_What the task asks:_ Identify every line in the records below that contains the word "only", and reproduce each one.

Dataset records
☆ ☆ ☆ ☆

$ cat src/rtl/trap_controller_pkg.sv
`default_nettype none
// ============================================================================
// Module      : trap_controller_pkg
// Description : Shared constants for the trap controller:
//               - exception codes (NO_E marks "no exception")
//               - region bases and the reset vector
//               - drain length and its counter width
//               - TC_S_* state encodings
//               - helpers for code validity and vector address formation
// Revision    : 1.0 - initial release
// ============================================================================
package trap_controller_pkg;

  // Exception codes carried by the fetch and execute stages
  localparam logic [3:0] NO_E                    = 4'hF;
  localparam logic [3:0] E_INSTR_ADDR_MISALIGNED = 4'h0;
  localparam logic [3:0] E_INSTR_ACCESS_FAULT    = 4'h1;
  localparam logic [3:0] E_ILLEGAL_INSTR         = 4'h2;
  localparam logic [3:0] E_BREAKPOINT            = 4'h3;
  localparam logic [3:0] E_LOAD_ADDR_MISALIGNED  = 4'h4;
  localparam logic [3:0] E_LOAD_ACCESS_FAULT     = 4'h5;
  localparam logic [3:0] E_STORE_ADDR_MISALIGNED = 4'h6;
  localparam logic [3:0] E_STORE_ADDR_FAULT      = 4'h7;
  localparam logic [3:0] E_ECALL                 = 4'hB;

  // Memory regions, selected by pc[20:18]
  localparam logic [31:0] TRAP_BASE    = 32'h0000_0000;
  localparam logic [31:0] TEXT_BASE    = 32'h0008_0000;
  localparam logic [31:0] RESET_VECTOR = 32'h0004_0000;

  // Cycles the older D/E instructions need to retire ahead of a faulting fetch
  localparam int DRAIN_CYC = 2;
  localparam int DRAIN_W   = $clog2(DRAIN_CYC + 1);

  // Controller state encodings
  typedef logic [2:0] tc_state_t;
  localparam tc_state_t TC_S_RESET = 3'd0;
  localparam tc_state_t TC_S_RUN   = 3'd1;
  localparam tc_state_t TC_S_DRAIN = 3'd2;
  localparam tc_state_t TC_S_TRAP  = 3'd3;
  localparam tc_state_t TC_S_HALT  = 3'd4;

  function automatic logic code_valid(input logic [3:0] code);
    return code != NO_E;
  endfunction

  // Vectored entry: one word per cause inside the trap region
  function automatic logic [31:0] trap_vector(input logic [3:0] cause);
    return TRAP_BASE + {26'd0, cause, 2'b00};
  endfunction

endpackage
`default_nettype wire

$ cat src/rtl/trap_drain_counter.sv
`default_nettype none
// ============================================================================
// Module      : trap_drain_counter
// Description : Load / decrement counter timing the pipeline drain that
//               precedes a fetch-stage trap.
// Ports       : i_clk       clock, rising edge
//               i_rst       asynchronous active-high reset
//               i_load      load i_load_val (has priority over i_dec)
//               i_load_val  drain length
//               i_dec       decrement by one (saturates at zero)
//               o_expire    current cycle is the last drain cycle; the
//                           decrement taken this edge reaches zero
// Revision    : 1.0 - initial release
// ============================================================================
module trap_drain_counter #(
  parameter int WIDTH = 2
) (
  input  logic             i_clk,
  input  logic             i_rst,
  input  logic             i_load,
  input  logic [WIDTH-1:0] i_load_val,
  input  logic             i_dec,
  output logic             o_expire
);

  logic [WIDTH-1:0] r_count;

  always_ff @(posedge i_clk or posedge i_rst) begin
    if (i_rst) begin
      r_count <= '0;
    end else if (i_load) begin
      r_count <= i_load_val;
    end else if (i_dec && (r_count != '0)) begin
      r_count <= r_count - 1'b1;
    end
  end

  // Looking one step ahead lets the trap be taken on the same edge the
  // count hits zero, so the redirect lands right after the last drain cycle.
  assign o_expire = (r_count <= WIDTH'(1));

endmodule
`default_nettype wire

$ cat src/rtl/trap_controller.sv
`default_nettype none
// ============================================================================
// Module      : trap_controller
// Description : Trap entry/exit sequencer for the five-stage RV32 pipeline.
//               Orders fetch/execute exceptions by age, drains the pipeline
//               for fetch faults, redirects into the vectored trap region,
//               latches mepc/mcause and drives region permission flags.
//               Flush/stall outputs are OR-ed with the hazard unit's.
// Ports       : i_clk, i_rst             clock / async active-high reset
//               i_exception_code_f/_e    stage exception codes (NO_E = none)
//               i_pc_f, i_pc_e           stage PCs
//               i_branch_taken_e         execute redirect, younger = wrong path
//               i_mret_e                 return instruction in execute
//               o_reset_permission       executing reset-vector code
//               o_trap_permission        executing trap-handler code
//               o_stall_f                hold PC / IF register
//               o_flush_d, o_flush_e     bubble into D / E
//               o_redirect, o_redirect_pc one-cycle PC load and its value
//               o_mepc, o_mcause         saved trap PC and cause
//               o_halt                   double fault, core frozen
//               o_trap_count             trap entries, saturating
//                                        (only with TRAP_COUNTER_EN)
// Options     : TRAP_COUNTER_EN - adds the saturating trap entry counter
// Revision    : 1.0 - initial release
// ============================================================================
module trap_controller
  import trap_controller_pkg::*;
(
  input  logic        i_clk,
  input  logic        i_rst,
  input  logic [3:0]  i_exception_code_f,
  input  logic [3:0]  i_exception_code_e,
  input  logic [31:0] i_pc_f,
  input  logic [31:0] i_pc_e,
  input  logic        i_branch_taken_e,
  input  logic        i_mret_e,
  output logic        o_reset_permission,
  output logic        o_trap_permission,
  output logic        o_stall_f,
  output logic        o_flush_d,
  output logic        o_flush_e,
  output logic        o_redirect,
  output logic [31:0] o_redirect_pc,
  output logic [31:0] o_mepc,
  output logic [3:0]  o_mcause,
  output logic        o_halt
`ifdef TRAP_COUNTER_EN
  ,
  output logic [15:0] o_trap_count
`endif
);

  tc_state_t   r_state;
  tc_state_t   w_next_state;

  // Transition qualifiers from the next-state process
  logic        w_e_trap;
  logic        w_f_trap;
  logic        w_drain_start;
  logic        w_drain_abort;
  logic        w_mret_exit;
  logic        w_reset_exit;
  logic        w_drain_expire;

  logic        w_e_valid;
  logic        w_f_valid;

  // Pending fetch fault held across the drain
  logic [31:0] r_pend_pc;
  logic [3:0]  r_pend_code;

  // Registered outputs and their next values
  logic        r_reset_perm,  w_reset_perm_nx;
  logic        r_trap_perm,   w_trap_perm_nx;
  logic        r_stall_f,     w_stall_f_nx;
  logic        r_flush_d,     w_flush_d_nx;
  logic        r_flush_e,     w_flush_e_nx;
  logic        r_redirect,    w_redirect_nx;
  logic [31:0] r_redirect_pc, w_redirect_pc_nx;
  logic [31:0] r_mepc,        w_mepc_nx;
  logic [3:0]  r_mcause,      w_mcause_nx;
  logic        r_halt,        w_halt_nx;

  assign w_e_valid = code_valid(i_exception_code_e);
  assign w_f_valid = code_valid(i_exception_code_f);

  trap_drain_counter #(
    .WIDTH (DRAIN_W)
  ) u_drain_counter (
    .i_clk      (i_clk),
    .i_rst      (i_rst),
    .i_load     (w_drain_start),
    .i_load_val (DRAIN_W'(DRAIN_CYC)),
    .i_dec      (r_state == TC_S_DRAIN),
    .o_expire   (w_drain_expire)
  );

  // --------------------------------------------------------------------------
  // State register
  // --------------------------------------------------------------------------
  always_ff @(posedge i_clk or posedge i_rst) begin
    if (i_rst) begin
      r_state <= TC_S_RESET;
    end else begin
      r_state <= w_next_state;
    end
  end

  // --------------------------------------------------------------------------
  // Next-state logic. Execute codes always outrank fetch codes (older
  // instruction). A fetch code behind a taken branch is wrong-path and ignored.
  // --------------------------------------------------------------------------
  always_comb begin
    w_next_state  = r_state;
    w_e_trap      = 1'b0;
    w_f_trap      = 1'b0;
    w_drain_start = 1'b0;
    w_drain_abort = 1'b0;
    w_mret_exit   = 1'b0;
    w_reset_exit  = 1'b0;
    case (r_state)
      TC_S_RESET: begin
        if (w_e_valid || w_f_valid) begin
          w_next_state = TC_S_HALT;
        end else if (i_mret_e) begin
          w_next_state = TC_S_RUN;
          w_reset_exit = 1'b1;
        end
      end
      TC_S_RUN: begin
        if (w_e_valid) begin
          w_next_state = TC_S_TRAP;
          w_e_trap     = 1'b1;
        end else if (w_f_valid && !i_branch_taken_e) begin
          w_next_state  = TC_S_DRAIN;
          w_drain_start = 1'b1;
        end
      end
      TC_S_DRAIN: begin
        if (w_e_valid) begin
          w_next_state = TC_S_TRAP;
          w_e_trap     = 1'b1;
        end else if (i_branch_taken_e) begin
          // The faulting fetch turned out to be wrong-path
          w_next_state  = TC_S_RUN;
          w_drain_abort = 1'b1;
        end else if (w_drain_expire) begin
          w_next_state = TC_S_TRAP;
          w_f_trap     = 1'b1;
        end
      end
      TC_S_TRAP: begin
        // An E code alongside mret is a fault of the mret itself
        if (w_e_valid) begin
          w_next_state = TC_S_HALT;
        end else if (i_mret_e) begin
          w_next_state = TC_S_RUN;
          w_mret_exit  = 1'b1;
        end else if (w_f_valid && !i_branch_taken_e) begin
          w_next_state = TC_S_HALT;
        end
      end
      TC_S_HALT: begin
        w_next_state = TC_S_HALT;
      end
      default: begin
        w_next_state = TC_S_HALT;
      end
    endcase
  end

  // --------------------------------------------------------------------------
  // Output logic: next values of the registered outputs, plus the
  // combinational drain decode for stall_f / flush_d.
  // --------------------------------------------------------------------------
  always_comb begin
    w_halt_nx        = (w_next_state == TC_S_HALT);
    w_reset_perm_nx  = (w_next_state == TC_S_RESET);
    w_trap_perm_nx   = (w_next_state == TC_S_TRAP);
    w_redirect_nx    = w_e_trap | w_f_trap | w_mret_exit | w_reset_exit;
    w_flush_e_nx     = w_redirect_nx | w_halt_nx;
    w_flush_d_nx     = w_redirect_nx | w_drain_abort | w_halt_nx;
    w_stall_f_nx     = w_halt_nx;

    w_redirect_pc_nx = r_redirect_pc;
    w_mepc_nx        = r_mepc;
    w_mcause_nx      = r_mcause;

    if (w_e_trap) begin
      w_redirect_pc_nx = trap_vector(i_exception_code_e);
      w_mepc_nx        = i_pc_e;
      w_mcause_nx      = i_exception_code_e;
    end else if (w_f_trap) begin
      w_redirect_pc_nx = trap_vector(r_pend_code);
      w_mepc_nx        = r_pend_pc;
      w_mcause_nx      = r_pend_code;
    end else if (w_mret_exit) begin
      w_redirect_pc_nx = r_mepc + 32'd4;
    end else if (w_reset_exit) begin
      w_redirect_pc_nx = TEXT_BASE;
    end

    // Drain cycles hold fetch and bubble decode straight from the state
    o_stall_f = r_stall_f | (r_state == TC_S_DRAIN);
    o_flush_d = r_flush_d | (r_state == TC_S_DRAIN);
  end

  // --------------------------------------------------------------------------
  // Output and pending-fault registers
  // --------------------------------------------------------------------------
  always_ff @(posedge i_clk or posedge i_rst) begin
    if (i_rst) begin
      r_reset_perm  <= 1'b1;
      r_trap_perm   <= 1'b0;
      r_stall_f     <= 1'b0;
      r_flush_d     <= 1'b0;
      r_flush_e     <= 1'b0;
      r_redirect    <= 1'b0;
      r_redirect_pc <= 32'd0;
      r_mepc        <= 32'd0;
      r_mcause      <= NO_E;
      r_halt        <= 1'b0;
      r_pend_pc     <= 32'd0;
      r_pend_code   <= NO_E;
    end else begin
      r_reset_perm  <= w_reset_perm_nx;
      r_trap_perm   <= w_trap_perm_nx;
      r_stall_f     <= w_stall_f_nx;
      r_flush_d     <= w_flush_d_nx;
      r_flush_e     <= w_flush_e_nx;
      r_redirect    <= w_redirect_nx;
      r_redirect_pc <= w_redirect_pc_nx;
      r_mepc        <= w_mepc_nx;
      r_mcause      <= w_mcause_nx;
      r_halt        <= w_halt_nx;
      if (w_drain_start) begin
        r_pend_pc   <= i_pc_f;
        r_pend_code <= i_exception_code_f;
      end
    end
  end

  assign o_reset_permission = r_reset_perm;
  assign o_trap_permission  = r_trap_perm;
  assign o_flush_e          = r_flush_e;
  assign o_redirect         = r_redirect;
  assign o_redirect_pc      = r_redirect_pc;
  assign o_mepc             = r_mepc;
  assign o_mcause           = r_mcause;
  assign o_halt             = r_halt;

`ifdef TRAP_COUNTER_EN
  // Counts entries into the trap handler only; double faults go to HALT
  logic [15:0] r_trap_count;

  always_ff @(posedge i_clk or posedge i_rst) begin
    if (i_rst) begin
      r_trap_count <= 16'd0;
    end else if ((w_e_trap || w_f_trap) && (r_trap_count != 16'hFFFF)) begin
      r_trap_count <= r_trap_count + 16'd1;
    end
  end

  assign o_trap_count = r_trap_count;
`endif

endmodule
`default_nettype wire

☆ ☆ ☆ ☆

_Exercise solution:_
//                                        (only with TRAP_COUNTER_EN)
  // Counts entries into the trap handler only; double faults go to HALT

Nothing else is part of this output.